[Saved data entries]
....................
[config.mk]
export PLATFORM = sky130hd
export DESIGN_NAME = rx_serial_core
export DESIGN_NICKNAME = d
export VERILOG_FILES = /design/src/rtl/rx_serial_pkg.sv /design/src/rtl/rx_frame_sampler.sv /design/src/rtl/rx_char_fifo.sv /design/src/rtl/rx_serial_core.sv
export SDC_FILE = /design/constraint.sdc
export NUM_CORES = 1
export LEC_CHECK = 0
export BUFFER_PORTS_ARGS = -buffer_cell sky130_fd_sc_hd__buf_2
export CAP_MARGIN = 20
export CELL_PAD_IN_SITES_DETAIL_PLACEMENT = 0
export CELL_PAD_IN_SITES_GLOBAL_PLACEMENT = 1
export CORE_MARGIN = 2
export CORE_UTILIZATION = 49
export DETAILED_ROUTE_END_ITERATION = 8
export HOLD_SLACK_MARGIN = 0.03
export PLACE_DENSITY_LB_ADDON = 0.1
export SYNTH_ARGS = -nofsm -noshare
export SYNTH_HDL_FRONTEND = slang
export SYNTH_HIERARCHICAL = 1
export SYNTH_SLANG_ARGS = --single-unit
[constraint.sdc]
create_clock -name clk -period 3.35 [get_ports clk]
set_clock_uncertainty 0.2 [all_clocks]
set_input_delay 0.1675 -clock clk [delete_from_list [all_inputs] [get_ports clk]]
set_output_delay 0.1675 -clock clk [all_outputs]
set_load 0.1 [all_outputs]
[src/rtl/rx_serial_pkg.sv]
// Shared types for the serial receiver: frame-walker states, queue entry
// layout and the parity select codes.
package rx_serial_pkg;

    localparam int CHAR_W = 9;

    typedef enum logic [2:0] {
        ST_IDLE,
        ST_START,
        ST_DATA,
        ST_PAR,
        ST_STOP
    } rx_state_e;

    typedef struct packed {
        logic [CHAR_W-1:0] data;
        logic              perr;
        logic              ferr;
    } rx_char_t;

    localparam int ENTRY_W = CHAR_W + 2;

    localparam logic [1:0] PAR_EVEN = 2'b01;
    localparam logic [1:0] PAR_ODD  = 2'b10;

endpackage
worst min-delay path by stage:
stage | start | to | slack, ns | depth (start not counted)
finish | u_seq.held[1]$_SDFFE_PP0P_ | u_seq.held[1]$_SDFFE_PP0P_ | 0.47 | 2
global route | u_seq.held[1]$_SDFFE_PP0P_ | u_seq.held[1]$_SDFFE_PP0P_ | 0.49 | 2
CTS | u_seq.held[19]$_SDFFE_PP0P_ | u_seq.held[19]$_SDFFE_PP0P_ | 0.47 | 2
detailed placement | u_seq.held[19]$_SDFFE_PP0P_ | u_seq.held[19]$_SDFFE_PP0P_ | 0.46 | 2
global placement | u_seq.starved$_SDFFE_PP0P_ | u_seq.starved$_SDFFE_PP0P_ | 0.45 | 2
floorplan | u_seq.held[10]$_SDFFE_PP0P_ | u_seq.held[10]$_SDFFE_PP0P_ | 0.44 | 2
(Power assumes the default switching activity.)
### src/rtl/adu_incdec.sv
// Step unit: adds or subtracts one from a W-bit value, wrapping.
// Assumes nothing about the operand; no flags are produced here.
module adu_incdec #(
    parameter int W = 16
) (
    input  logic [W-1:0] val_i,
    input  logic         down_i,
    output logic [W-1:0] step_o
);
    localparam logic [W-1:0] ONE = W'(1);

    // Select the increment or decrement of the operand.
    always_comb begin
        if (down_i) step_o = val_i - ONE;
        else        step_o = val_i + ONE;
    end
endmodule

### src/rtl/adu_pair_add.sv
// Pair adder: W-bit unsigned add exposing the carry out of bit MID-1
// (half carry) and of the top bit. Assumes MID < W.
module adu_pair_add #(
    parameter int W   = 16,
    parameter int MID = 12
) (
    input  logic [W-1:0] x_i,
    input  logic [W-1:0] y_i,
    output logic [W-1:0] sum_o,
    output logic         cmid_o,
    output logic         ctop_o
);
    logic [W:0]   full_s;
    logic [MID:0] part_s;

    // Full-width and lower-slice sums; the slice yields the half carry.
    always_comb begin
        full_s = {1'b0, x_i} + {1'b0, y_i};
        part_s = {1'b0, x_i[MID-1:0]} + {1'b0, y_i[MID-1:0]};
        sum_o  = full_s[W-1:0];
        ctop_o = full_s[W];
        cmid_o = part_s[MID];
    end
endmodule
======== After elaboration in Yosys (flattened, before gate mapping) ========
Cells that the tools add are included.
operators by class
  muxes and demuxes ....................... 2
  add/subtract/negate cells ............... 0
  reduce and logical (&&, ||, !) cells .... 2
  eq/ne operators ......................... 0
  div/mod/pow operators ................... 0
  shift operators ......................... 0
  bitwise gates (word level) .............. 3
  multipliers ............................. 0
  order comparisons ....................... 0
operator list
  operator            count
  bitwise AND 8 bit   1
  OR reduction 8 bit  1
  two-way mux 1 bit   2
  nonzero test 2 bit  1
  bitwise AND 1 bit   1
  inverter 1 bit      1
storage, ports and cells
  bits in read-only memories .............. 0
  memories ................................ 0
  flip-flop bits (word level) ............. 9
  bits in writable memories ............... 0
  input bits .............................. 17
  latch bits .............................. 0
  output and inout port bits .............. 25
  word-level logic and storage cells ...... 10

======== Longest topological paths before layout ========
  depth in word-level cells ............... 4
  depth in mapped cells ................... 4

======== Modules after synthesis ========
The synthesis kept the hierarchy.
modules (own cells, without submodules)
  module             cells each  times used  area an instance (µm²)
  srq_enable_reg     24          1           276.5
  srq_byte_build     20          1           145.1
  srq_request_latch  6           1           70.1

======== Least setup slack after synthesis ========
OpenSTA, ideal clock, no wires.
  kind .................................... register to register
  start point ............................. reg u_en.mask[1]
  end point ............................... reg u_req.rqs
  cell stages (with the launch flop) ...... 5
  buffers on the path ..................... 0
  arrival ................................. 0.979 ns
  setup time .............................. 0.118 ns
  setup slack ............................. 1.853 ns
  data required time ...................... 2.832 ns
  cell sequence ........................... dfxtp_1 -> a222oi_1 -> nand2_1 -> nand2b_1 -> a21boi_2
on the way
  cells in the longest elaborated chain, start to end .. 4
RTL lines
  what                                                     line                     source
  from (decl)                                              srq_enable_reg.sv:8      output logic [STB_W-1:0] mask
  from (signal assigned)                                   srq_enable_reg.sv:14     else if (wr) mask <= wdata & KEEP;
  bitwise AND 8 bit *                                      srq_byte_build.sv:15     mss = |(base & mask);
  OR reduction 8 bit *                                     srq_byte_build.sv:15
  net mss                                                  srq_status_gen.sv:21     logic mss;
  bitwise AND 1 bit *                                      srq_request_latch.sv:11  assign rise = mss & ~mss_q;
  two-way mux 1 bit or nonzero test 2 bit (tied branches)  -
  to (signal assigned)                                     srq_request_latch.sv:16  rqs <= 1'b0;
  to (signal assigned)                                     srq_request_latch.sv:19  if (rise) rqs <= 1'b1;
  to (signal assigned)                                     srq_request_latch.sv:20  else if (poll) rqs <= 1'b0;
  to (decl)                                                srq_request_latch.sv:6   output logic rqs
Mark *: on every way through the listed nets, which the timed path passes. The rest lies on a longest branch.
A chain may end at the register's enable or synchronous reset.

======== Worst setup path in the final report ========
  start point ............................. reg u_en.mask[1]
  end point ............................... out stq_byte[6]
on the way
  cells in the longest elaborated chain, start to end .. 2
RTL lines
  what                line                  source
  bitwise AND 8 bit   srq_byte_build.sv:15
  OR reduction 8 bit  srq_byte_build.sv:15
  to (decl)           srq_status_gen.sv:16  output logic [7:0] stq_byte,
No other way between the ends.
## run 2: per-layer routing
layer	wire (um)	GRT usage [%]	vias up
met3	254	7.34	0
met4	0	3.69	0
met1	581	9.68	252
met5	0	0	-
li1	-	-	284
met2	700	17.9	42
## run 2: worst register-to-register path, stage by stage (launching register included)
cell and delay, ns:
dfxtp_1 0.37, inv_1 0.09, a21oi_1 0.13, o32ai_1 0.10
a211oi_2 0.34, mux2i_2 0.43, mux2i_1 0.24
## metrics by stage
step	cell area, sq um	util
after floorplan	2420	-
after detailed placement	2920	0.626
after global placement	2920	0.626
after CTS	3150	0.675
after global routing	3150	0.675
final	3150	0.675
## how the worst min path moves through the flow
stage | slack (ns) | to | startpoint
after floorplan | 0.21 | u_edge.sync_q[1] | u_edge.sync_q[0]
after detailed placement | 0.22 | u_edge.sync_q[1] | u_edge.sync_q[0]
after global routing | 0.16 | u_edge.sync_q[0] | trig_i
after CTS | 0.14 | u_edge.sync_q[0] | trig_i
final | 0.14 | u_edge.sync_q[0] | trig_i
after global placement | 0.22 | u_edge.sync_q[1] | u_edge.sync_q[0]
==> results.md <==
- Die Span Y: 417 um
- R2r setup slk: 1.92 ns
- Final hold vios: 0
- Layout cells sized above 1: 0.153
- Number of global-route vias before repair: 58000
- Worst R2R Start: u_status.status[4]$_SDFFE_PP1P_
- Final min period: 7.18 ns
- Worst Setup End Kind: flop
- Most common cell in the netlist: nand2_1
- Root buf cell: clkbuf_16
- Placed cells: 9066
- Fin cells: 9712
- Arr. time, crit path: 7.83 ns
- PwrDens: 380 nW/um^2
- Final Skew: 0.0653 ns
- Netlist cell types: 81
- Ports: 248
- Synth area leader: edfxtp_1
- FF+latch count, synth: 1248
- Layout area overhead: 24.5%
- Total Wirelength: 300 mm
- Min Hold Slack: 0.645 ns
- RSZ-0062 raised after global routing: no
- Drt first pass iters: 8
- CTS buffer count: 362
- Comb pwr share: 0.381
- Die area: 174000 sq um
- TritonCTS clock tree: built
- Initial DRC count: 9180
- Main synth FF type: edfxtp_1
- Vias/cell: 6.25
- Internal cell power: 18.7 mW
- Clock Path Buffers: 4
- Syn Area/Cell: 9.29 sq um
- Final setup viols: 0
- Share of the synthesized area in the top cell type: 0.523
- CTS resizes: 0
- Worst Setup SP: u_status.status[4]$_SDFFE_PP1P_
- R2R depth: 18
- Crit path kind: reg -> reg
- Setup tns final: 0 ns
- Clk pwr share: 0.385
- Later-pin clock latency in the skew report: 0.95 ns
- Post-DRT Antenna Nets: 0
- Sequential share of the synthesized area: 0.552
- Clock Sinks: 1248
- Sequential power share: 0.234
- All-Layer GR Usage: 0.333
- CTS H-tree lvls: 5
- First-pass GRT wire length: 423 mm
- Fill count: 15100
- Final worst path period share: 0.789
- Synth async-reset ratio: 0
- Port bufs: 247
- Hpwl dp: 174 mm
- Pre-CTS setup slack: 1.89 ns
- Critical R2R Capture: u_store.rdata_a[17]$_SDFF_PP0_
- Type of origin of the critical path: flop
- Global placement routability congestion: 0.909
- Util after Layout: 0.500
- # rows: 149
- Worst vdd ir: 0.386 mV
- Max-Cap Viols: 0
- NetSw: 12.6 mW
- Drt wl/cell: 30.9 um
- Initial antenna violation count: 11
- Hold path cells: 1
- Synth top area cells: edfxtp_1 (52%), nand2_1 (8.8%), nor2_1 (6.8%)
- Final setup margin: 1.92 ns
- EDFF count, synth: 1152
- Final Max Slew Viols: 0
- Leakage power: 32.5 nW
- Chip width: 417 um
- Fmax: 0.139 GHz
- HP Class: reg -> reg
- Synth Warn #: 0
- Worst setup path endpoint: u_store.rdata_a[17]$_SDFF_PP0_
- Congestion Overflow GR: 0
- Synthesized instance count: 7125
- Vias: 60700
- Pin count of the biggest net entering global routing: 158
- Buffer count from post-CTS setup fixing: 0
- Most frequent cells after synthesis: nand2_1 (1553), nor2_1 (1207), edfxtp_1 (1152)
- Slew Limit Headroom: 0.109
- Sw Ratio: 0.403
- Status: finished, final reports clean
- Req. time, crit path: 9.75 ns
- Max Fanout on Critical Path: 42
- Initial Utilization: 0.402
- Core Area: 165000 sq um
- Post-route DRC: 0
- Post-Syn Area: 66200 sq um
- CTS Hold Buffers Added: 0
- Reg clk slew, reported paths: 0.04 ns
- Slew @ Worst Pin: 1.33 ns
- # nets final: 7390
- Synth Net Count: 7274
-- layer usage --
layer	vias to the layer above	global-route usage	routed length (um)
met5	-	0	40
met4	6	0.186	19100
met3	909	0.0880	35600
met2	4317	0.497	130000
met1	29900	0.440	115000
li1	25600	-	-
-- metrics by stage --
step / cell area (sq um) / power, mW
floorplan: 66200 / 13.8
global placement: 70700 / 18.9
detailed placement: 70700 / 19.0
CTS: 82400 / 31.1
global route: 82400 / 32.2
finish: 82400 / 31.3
....................
If a line above contains the word "chain", list it.

- [RESPONSE AREA]
  cells in the longest elaborated chain, start to end .. 4
A chain may end at the register's enable or synchronous reset.
  cells in the longest elaborated chain, start to end .. 2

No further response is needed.